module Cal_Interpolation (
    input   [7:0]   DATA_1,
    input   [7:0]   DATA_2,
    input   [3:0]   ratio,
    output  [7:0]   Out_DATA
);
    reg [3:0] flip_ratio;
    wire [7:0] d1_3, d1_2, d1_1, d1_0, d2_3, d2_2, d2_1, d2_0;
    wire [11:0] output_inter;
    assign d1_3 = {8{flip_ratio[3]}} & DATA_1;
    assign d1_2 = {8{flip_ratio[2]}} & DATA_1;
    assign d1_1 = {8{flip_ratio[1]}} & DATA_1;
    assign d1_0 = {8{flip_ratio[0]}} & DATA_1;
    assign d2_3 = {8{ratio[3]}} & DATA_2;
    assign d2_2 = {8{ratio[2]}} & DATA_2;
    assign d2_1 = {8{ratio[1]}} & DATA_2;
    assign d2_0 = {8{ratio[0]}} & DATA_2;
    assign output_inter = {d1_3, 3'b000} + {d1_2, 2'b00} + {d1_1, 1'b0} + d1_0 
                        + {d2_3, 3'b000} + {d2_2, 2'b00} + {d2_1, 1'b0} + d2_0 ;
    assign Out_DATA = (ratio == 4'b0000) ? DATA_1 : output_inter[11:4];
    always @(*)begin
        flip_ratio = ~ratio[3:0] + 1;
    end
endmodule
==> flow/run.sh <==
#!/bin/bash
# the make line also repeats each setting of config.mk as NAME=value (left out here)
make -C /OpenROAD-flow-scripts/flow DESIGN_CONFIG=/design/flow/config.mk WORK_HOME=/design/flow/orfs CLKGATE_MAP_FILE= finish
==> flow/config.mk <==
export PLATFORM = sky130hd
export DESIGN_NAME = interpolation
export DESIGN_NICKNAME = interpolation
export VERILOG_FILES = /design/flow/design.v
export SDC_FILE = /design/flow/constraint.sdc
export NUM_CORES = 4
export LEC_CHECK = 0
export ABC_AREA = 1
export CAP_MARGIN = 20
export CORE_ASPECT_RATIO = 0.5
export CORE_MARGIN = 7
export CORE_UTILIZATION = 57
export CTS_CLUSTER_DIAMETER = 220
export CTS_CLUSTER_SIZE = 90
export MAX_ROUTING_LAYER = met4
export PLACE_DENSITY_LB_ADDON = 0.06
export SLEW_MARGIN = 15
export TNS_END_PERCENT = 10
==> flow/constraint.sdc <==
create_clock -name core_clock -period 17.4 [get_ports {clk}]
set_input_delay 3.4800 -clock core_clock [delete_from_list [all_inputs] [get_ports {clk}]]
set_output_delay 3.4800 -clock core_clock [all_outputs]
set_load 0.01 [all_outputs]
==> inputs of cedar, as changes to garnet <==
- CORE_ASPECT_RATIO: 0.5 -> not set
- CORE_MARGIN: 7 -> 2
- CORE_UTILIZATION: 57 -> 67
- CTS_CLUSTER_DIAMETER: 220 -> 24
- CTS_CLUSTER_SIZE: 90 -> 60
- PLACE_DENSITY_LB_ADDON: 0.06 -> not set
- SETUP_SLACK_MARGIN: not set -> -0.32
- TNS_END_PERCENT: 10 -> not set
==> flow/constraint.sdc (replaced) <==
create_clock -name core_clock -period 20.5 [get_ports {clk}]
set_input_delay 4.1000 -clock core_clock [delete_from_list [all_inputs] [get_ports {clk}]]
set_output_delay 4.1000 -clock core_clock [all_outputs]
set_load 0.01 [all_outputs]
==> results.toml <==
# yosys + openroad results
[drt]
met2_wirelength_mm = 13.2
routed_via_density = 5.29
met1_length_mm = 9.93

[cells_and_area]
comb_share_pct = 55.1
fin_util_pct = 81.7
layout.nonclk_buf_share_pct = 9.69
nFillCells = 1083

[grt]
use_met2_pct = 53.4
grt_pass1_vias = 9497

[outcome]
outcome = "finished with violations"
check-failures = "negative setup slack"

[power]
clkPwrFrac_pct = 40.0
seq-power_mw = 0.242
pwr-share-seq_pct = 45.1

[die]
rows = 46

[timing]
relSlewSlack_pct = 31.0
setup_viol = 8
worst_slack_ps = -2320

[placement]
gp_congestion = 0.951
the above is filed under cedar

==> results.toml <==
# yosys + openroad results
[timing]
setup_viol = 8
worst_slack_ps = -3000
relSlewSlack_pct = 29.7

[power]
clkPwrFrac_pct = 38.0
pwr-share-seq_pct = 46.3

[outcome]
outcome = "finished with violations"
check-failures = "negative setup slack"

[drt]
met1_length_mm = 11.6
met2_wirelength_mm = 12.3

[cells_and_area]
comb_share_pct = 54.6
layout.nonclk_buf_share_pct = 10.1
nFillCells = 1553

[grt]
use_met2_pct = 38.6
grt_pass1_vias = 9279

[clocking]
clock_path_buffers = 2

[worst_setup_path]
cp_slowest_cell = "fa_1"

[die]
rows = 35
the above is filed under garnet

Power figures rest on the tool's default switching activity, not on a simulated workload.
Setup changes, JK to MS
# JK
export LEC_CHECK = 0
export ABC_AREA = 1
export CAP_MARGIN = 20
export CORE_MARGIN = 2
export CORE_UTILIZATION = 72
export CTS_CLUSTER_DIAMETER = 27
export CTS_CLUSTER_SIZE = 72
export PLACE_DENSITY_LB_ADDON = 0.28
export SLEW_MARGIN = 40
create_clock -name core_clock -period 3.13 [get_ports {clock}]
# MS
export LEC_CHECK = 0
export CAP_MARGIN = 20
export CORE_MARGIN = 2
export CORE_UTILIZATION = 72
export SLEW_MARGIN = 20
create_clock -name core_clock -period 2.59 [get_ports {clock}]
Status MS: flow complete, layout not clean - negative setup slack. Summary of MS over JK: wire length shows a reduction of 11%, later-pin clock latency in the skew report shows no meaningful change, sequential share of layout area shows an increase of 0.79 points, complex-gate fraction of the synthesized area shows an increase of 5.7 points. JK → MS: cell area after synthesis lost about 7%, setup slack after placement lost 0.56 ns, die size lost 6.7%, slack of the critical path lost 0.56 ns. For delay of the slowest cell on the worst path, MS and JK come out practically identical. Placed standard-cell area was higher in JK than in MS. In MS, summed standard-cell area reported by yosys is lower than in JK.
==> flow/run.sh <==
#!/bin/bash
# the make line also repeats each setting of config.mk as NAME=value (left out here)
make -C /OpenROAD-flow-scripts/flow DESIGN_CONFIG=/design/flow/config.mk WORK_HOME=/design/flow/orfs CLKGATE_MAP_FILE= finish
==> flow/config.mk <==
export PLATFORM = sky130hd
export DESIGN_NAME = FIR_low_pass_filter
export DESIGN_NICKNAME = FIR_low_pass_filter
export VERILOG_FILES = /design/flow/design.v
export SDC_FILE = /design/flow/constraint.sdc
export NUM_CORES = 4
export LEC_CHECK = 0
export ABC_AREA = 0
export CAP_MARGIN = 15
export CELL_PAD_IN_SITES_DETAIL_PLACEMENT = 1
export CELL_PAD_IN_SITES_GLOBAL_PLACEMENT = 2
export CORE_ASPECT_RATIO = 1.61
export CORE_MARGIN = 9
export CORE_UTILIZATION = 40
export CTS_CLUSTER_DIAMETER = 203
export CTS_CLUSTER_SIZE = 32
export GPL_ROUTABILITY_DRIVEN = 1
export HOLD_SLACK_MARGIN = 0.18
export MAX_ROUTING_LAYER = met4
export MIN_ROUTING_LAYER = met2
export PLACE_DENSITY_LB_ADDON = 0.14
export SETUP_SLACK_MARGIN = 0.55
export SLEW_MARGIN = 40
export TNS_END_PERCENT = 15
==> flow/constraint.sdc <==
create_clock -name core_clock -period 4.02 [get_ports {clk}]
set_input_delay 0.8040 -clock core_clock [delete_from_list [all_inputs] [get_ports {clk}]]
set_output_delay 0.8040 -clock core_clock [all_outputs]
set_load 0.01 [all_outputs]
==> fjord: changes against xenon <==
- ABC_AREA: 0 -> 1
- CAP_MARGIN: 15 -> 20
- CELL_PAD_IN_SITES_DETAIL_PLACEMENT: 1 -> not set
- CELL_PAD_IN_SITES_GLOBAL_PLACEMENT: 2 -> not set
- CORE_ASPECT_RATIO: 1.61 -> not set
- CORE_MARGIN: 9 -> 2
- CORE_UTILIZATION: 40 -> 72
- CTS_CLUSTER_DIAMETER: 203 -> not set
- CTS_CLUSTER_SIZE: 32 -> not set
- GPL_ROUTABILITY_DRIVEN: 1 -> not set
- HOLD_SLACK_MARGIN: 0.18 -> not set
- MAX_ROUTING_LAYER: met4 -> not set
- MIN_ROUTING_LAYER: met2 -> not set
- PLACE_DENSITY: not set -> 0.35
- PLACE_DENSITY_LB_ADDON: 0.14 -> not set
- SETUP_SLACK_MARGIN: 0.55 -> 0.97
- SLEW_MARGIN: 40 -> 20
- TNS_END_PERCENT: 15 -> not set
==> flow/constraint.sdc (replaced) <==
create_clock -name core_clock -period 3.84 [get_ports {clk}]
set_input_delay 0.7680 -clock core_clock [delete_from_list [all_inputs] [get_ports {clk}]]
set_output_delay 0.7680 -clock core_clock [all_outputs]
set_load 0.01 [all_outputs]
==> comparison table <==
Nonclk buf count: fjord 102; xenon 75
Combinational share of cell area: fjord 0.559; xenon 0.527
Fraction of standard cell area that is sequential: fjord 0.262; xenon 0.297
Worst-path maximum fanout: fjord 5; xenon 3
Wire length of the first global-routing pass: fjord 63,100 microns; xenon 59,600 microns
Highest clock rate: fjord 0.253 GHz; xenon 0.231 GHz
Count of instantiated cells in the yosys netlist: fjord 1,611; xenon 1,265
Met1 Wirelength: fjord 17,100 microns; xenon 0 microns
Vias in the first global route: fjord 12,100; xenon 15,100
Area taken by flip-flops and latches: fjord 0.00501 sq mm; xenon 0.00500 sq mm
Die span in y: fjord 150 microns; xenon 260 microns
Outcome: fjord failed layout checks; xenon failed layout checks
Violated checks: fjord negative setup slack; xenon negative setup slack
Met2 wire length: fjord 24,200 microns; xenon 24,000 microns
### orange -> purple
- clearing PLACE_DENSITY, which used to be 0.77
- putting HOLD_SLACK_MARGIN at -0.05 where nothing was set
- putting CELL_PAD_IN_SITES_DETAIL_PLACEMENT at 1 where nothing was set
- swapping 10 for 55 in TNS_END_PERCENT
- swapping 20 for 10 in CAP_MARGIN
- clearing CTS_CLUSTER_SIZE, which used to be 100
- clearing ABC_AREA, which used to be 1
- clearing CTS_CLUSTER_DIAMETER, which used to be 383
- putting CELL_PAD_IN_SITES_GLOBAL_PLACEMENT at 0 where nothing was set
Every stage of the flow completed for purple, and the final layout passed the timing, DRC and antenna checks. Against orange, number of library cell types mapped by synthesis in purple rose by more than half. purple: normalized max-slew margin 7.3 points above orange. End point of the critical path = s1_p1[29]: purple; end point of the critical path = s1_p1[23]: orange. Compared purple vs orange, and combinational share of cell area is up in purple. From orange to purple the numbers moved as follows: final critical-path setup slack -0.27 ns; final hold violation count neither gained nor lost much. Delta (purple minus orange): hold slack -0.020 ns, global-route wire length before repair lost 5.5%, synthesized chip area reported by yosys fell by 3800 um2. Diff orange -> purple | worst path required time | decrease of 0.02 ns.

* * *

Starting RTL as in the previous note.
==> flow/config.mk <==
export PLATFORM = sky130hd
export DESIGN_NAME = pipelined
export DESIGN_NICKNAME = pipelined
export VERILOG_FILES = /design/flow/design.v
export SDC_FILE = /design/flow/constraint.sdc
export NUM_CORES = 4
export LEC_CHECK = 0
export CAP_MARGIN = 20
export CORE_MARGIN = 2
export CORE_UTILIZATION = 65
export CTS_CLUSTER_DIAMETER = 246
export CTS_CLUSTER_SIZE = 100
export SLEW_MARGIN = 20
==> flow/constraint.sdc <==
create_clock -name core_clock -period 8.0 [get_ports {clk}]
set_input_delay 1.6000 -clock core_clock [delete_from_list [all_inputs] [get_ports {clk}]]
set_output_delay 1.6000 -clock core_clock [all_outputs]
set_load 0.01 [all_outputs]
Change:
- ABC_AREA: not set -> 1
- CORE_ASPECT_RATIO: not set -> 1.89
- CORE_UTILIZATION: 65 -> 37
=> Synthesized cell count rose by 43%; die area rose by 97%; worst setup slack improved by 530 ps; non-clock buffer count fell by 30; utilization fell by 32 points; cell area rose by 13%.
## v6
Design PIEZO_reality_and_damedame, start of the top module:
module PIEZO_reality_and_damedame(RESETN,CLK_1MHZ,A,T,SONG );
input RESETN,CLK_1MHZ,A,T;
output SONG;
reg SONG;
reg BUFF,BUFF2;
reg [10:0] freq,freq2;
reg [31:0] CNT_SOUND,CNT_SOUND2;
integer CLK_COUNT,CLK_COUNT2;
integer scale,scale2;
always @(*)
begin
if(A&&~T)
	SONG = BUFF;
else if(~A&&T)
	SONG = BUFF2;	
else 
	SONG =0;
end
always @( posedge CLK_1MHZ)
begin
	case(scale)
		-2: freq <= 0;
		-1: freq <= 0;
		0: freq <= 1012;	 
		1:	freq <= 1516;	  
		2:	freq <= 955;		  
		3: freq <= 1012;	  
		4: freq <= 1136;	  
		5: freq <= 1275;	  
		6: freq <= 1012;	  
		7: freq <= 0;	     
		8: freq <= 1607;	  
		9: freq <= 955;		  
		10: freq <= 1012;	  
		11: freq <= 1136;	  
		12: freq <= 1275;	  
		13: freq <= 1012;	  
		14: freq <= 675;	  
		15: freq <= 758;	  
		16: freq <= 1012;	  
		17: freq <= 0;	 	  
		18: freq <= 1516;	  
		19: freq <= 1351;	  
		20: freq <= 1275;	  
		21: freq <= 1012;	  
		22: freq <= 1136;	  
		23: freq <= 1204;	  
  ...
For scale: ~220 flip-flops, about 5 I/O pins, roughly 12000 sq um of cells after synthesis.
Settings: LEC_CHECK=0, CAP_MARGIN=0, CORE_MARGIN=2, CORE_UTILIZATION=72, CTS_CLUSTER_DIAMETER=40, CTS_CLUSTER_SIZE=22, SETUP_SLACK_MARGIN=-0.29, SLEW_MARGIN=20; clock period 2.98 ns.
run.sh (not shown) runs the stock make flow with config.mk's settings and CLKGATE_MAP_FILE=.
Nothing crashed in v6 and all stages finished; the problem is that the final layout failed, the offending checks being setup timing.
Here is what was changed in the inputs of v7 compared with v6.
Settings: SETUP_SLACK_MARGIN now -0.14, was -0.29; CTS_CLUSTER_DIAMETER now 95, was 40; CTS_CLUSTER_SIZE now 21, was 22; CAP_MARGIN now 20, was 0; HOLD_SLACK_MARGIN now 0.3, previously not set; PLACE_DENSITY_LB_ADDON now 0.19, previously not set; TNS_END_PERCENT now 50, previously not set.
==> comparison <==
[flow] v7 | stages: complete | final checks: fail | reason: setup timing. Of the two values seen for worst hold path class, input port to asynchronous set/reset pin was produced by v6 and flip-flop to flip-flop by v7. When the final numbers for v6 and v7 were put side by side, the internal cell power turned out to be greater in v6. Re share of total power in combinational logic: v7 is 0.7 points up on v6. The largest stage delay on the critical path on v6 is in line with that on v7. When v7 is measured against v6, its part of the total power dissipated in the clock network turns out 13 points lower. Status: post-route core utilization parity (v6, v7). v6 has lower number of buffers outside the clock class in the layout than v7.


PIEZO_reality_and_damedame again, from the RTL that the note above started with.
clock: 10.0 ns
lec_check: 0
cap_margin: 20
core_margin: 2
core_utilization: 32
gpl_routability_driven: 0
hold_slack_margin: 0.19
place_density_lb_addon: 0.16
slew_margin: 5
Then changed:
--- a/flow/config.mk
+++ b/flow/config.mk
@@ -6,7 +6,10 @@
 export NUM_CORES = 4
 export LEC_CHECK = 0
+export ABC_AREA = 0
 export CAP_MARGIN = 20
-export CORE_MARGIN = 2
-export CORE_UTILIZATION = 32
+export CORE_ASPECT_RATIO = 0.7
+export CORE_MARGIN = 3
+export CORE_UTILIZATION = 19
+export CTS_CLUSTER_DIAMETER = 27
 export GPL_ROUTABILITY_DRIVEN = 0
 export HOLD_SLACK_MARGIN = 0.19
==> flow/constraint.sdc (replaced) <==
create_clock -name core_clock -period 3.59 [get_ports {CLK_1MHZ}]
set_input_delay 0.7180 -clock core_clock [delete_from_list [all_inputs] [get_ports {CLK_1MHZ}]]
set_output_delay 0.7180 -clock core_clock [all_outputs]
set_load 0.01 [all_outputs]
What happened:
- The changed run completed without violations
- area after synthesis stays the same
- design area rose by 20%
- worst hold slack loses 250 ps
- worst setup slack degrades by 4300 ps
- clock-buffer cell count came out higher by 73
Then changed:
==> flow/config.mk (replaced) <==
export PLATFORM = sky130hd
export DESIGN_NAME = PIEZO_reality_and_damedame
export DESIGN_NICKNAME = PIEZO_reality_and_damedame
export VERILOG_FILES = /design/flow/design.v
export SDC_FILE = /design/flow/constraint.sdc
export NUM_CORES = 4
export LEC_CHECK = 0
export CAP_MARGIN = 20
export CORE_MARGIN = 2
export CORE_UTILIZATION = 40
export SLEW_MARGIN = 20
==> flow/constraint.sdc (replaced) <==
create_clock -name core_clock -period 10.0 [get_ports {CLK_1MHZ}]
set_input_delay 2.0000 -clock core_clock [delete_from_list [all_inputs] [get_ports {CLK_1MHZ}]]
set_output_delay 2.0000 -clock core_clock [all_outputs]
set_load 0.01 [all_outputs]
What happened:
- power went down by 78%
- via count went down by 6.9%
- final cell count went down by 26%
- hold slack gains 270 ps
Then changed:
--- a/flow/config.mk
+++ b/flow/config.mk
@@ -8,4 +8,5 @@
 export CAP_MARGIN = 20
 export CORE_MARGIN = 2
-export CORE_UTILIZATION = 40
+export CORE_UTILIZATION = 72
+export PLACE_DENSITY = 0.67
 export SLEW_MARGIN = 20
Wire length rises by a few percent.
Cell count decreases by roughly a tenth.
Flip-flop count does not change.
Power and IR drop assume default switching activity.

### TASK TO COMPLETE
Once the lines of the entries containing the word "clearing" have been counted, report the number alone.

### ANSWER SECTION
4